In the area of mathematics called combinatorial group theory, the Schreier coset graph is a graph associated with a group G, a generating set of G, and a subgroup of G. The Schreier graph encodes the abstract structure of the group modulo an equivalence relation formed by the cosets of the subgroup.

The graph is named after Otto Schreier, who used the term "Nebengruppenbild". An equivalent definition was made in an early paper of Todd and Coxeter.

==Description==
Given a group G, a subgroup H ≤ G, and a generating set S = {s_{i}: i in I} of G, the Schreier graph Sch(G, H, S) is a graph whose vertices are the right cosets Hg = {hg: h in H} for g in G and whose edges are of the form (Hg, Hgs) for g in G and s in S.
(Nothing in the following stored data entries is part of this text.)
===== src/sv/multi_sender_packet_deframer_macros.svh =====
// Assertion macros shared by the deframer modules.
`ifndef MULTI_SENDER_PACKET_DEFRAMER_MACROS_SVH
`define MULTI_SENDER_PACKET_DEFRAMER_MACROS_SVH

// Same-cycle implication, sampled on clock, quiet during reset.
`define MSPD_ASSERT_IMPL(lbl, ante, cons) \
   lbl: assert property (@(posedge clock) disable iff (reset) (ante) |-> (cons)) \
      else $error("deframer check failed");

// Next-cycle implication, sampled on clock, quiet during reset.
`define MSPD_ASSERT_NEXT(lbl, ante, cons) \
   lbl: assert property (@(posedge clock) disable iff (reset) (ante) |=> (cons)) \
      else $error("deframer check failed");

`endif


===== src/sv/mspd_pkg.sv =====
// Shared constants, types and codes of the multi-sender packet deframer.
package mspd_pkg;

   localparam int SENDERS     = 64;
   localparam int SND_W       = $clog2(SENDERS);
   localparam int SLOTS       = 64;
   localparam int SLOT_W      = $clog2(SLOTS);
   localparam int MAX_PAYLOAD = 32;
   localparam int CNT_W       = $clog2(MAX_PAYLOAD);
   localparam int LEN_W       = 6;
   localparam int STORE_DEPTH = SENDERS * MAX_PAYLOAD;
   localparam int STORE_AW    = $clog2(STORE_DEPTH);
   localparam int JOBQ_DEPTH  = 2;
   localparam int CSR_IDX_W   = 2;

   localparam logic        ACT_DEFINE   = 1'b0;
   localparam logic        ACT_BYTE     = 1'b1;
   localparam logic        KIND_STATUS  = 1'b0;
   localparam logic        KIND_PAYLOAD = 1'b1;
   localparam logic [1:0]  ST_OK        = 2'd0;
   localparam logic [1:0]  ST_IN_USE    = 2'd1;
   localparam logic [1:0]  ST_SIZE      = 2'd2;
   localparam logic [1:0]  PH_HUNT      = 2'd0;
   localparam logic [1:0]  PH_IDENT     = 2'd1;
   localparam logic [1:0]  PH_DATA      = 2'd2;
   localparam logic [CSR_IDX_W-1:0] CSR_PREAMBLE = 2'd0;
   localparam logic [CSR_IDX_W-1:0] CSR_MAX_PAY  = 2'd1;

   typedef struct packed {
      logic             kind;
      logic [1:0]       status;
      logic [SND_W-1:0] snd;
      logic [7:0]       ident;
      logic [LEN_W-1:0] len;
   } job_type;

   typedef struct packed {
      logic [1:0]       phase;
      logic [7:0]       ident;
      logic [LEN_W-1:0] count;
      logic [LEN_W-1:0] size;
   } snd_ent_type;

   typedef struct packed {
      logic [7:0]       ident;
      logic [LEN_W-1:0] size;
   } slot_ent_type;

   typedef struct packed {
      logic pay_done;
   } back_stat_type;

   typedef enum logic {F_IDLE, F_EXEC} front_state_type;
   typedef enum logic [1:0] {B_IDLE, B_READ, B_WAIT, B_HOLD} back_state_type;

endpackage


===== src/sv/mspd_ram.sv =====
// Generic single-write, single-read RAM with registered read data.
module mspd_ram #(
   parameter int WIDTH = 8,
   parameter int DEPTH = 64
) (
   input  logic                     clock,
   input  logic                     we,
   input  logic [$clog2(DEPTH)-1:0] waddr,
   input  logic [WIDTH-1:0]         wdata,
   input  logic [$clog2(DEPTH)-1:0] raddr,
   output logic [WIDTH-1:0]         rdata
);
   logic [WIDTH-1:0] mem [DEPTH];
   logic [WIDTH-1:0] rdata_ff;

   always_ff @(posedge clock) begin
      if (we) begin
         mem[waddr] <= wdata;
      end
      rdata_ff <= mem[raddr];
   end

   assign rdata = rdata_ff;
endmodule


===== src/sv/mspd_front.sv =====
// Front end: accepts items, keeps definitions and per-sender hunt state.
module mspd_front import mspd_pkg::*; (
   input  logic                clock,
   input  logic                reset,
   input  logic                push,
   output logic                full,
   input  logic                req_action,
   input  logic [SND_W-1:0]    req_sender,
   input  logic [7:0]          req_value,
   input  logic [7:0]          req_define_size,
   input  logic [7:0]          preamble,
   input  logic [LEN_W-1:0]    max_pay,
   input  logic                q_full,
   output logic                q_push,
   output job_type             q_job,
   input  back_stat_type       back_stat,
   output logic                store_we,
   output logic [STORE_AW-1:0] store_waddr,
   output logic [7:0]          store_wdata
);
   front_state_type state_ff, state_in;
   logic              act_ff;
   logic [SND_W-1:0]  snd_ff;
   logic [7:0]        val_ff, dsz_ff;
   logic [SLOTS-1:0]  slot_vld_ff, slot_vld_in;
   logic [SENDERS-1:0] snd_vld_ff, snd_vld_in;
   logic              pay_ff, pay_in;
   logic              accept;
   logic              slot_we, snd_we;
   slot_ent_type      slot_rd, slot_wr;
   snd_ent_type       snd_rd, snd_wr, cur;
   logic [SLOT_W-1:0] slot_idx;
   logic [LEN_W-1:0]  cnt_nx;
   logic              size_bad;

   assign full   = (state_ff != F_IDLE) || q_full || pay_ff;
   assign accept = push && !full;

   mspd_ram #(.WIDTH($bits(slot_ent_type)), .DEPTH(SLOTS)) u_slot_ram (
      .clock(clock), .we(slot_we), .waddr(slot_idx), .wdata(slot_wr),
      .raddr(req_value[SLOT_W-1:0]), .rdata(slot_rd)
   );

   mspd_ram #(.WIDTH($bits(snd_ent_type)), .DEPTH(SENDERS)) u_snd_ram (
      .clock(clock), .we(snd_we), .waddr(snd_ff), .wdata(snd_wr),
      .raddr(req_sender), .rdata(snd_rd)
   );

   always_comb begin
      unique case (state_ff)
         F_IDLE:  state_in = accept ? F_EXEC : F_IDLE;
         F_EXEC:  state_in = F_IDLE;
         default: state_in = F_IDLE;
      endcase
   end

   assign slot_idx = val_ff[SLOT_W-1:0];
   assign cur      = snd_vld_ff[snd_ff] ? snd_rd : '0;
   assign cnt_nx   = cur.count + LEN_W'(1);
   assign size_bad = (dsz_ff == 8'd0) || (dsz_ff > {2'b00, max_pay})
                     || (dsz_ff > 8'(MAX_PAYLOAD));

   always_comb begin
      slot_we     = 1'b0;
      slot_wr     = '{ident: val_ff, size: dsz_ff[LEN_W-1:0]};
      slot_vld_in = slot_vld_ff;
      snd_we      = 1'b0;
      snd_wr      = cur;
      snd_vld_in  = snd_vld_ff;
      q_push      = 1'b0;
      q_job       = '{kind: KIND_STATUS, status: ST_OK, snd: '0, ident: val_ff,
                      len: LEN_W'(1)};
      store_we    = 1'b0;
      store_waddr = {snd_ff, cur.count[CNT_W-1:0]};
      store_wdata = val_ff;
      pay_in      = pay_ff && !back_stat.pay_done;
      if (state_ff == F_EXEC) begin
         if (act_ff == ACT_DEFINE) begin
            q_push = 1'b1;
            priority if (slot_vld_ff[slot_idx]) begin
               q_job.status = ST_IN_USE;
            end else if (size_bad) begin
               q_job.status = ST_SIZE;
            end else begin
               slot_we               = 1'b1;
               slot_vld_in[slot_idx] = 1'b1;
            end
         end else begin
            unique case (cur.phase)
               PH_IDENT: begin
                  if (slot_vld_ff[slot_idx] && (slot_rd.ident == val_ff)) begin
                     snd_we       = 1'b1;
                     snd_wr.phase = PH_DATA;
                     snd_wr.ident = val_ff;
                     snd_wr.count = '0;
                     snd_wr.size  = slot_rd.size;
                  end
               end
               PH_DATA: begin
                  store_we = 1'b1;
                  snd_we   = 1'b1;
                  if (cnt_nx < cur.size) begin
                     snd_wr.count = cnt_nx;
                  end else begin
                     snd_wr.count = '0;
                     snd_wr.phase = PH_HUNT;
                     q_push       = 1'b1;
                     q_job        = '{kind: KIND_PAYLOAD, status: ST_OK, snd: snd_ff,
                                      ident: cur.ident, len: cnt_nx};
                     pay_in       = 1'b1;
                  end
               end
               default: begin
                  // hunting the preamble; phase 3 counts as hunting too
                  if (val_ff == preamble) begin
                     snd_we       = 1'b1;
                     snd_wr.phase = PH_IDENT;
                  end
               end
            endcase
            if (snd_we) begin
               snd_vld_in[snd_ff] = 1'b1;
            end
         end
      end
   end

   always_ff @(posedge clock) begin
      if (reset) begin
         state_ff    <= F_IDLE;
         slot_vld_ff <= '0;
         snd_vld_ff  <= '0;
         pay_ff      <= 1'b0;
      end else begin
         state_ff    <= state_in;
         slot_vld_ff <= slot_vld_in;
         snd_vld_ff  <= snd_vld_in;
         pay_ff      <= pay_in;
      end
   end

   always_ff @(posedge clock) begin
      if (accept) begin
         act_ff <= req_action;
         snd_ff <= req_sender;
         val_ff <= req_value;
         dsz_ff <= req_define_size;
      end
   end
endmodule


===== config.mk =====
export PLATFORM = sky130hd
export DESIGN_NAME = mspd_front
export DESIGN_NICKNAME = d
export VERILOG_FILES = /design/src/sv/multi_sender_packet_deframer_macros.svh /design/src/sv/mspd_pkg.sv /design/src/sv/mspd_ram.sv /design/src/sv/mspd_front.sv
export SDC_FILE = /design/constraint.sdc
export NUM_CORES = 2
export LEC_CHECK = 0
export ABC_AREA = 1
export ABC_CLOCK_PERIOD_IN_PS = 10100
export BUFFER_PORTS_ARGS = -buffer_cell sky130_fd_sc_hd__buf_4
export CAP_MARGIN = 20
export CORE_MARGIN = 2
export CORE_UTILIZATION = 50
export DETAILED_ROUTE_END_ITERATION = 16
export MAX_ROUTING_LAYER = met4
export PLACE_DENSITY = 0.65
export SLEW_MARGIN = 20
export SYNTH_ARGS = -nofsm -noshare
export SYNTH_HDL_FRONTEND = slang
export SYNTH_SLANG_ARGS = --single-unit

===== constraint.sdc =====
create_clock -name clock -period 10.1 [get_ports clock]
set_input_delay 1.01 -clock clock [delete_from_list [all_inputs] [get_ports clock]]
set_output_delay 1.01 -clock clock [all_outputs]
set_load 0.005 [all_outputs]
More generally, if X is any G-set, one can define a Schreier graph Sch(G, X, S) of the action of G on X (with respect to the generating set S): its vertices are the elements of X, and its edges are of the form (x, xs) for x in X and s in S. This includes the original Schreier coset graph definition, as H\G is a naturally a G-set with respect to multiplication from the right. From an algebraic-topological perspective, the graph Sch(G, X, S) has no distinguished vertex, whereas Sch(G, H, S) has the distinguished vertex H, and is thus a pointed graph.

The Cayley graph of the group G itself is the Schreier coset graph for H = {1_{G}}.

A spanning tree of a Schreier coset graph corresponds to a Schreier transversal, as in Schreier's subgroup lemma.

The book "Categories and Groupoids" listed below relates this to the theory of covering morphisms of groupoids. A subgroup H of a group G determines a covering morphism of groupoids $p: K \rightarrow G$ and if S is a generating set for G then its inverse image under p is the Schreier graph of (G, S).

==Applications==
The graph is useful to understand coset enumeration and the Todd–Coxeter algorithm.

Coset graphs can be used to form large permutation representations of groups and were used by Graham Higman to show that the alternating groups of large enough degree are Hurwitz groups.

Stallings' core graphs are retracts of Schreier graphs of free groups, and are an essential tool for computing with subgroups of a free group.

Every vertex-transitive graph is a coset graph.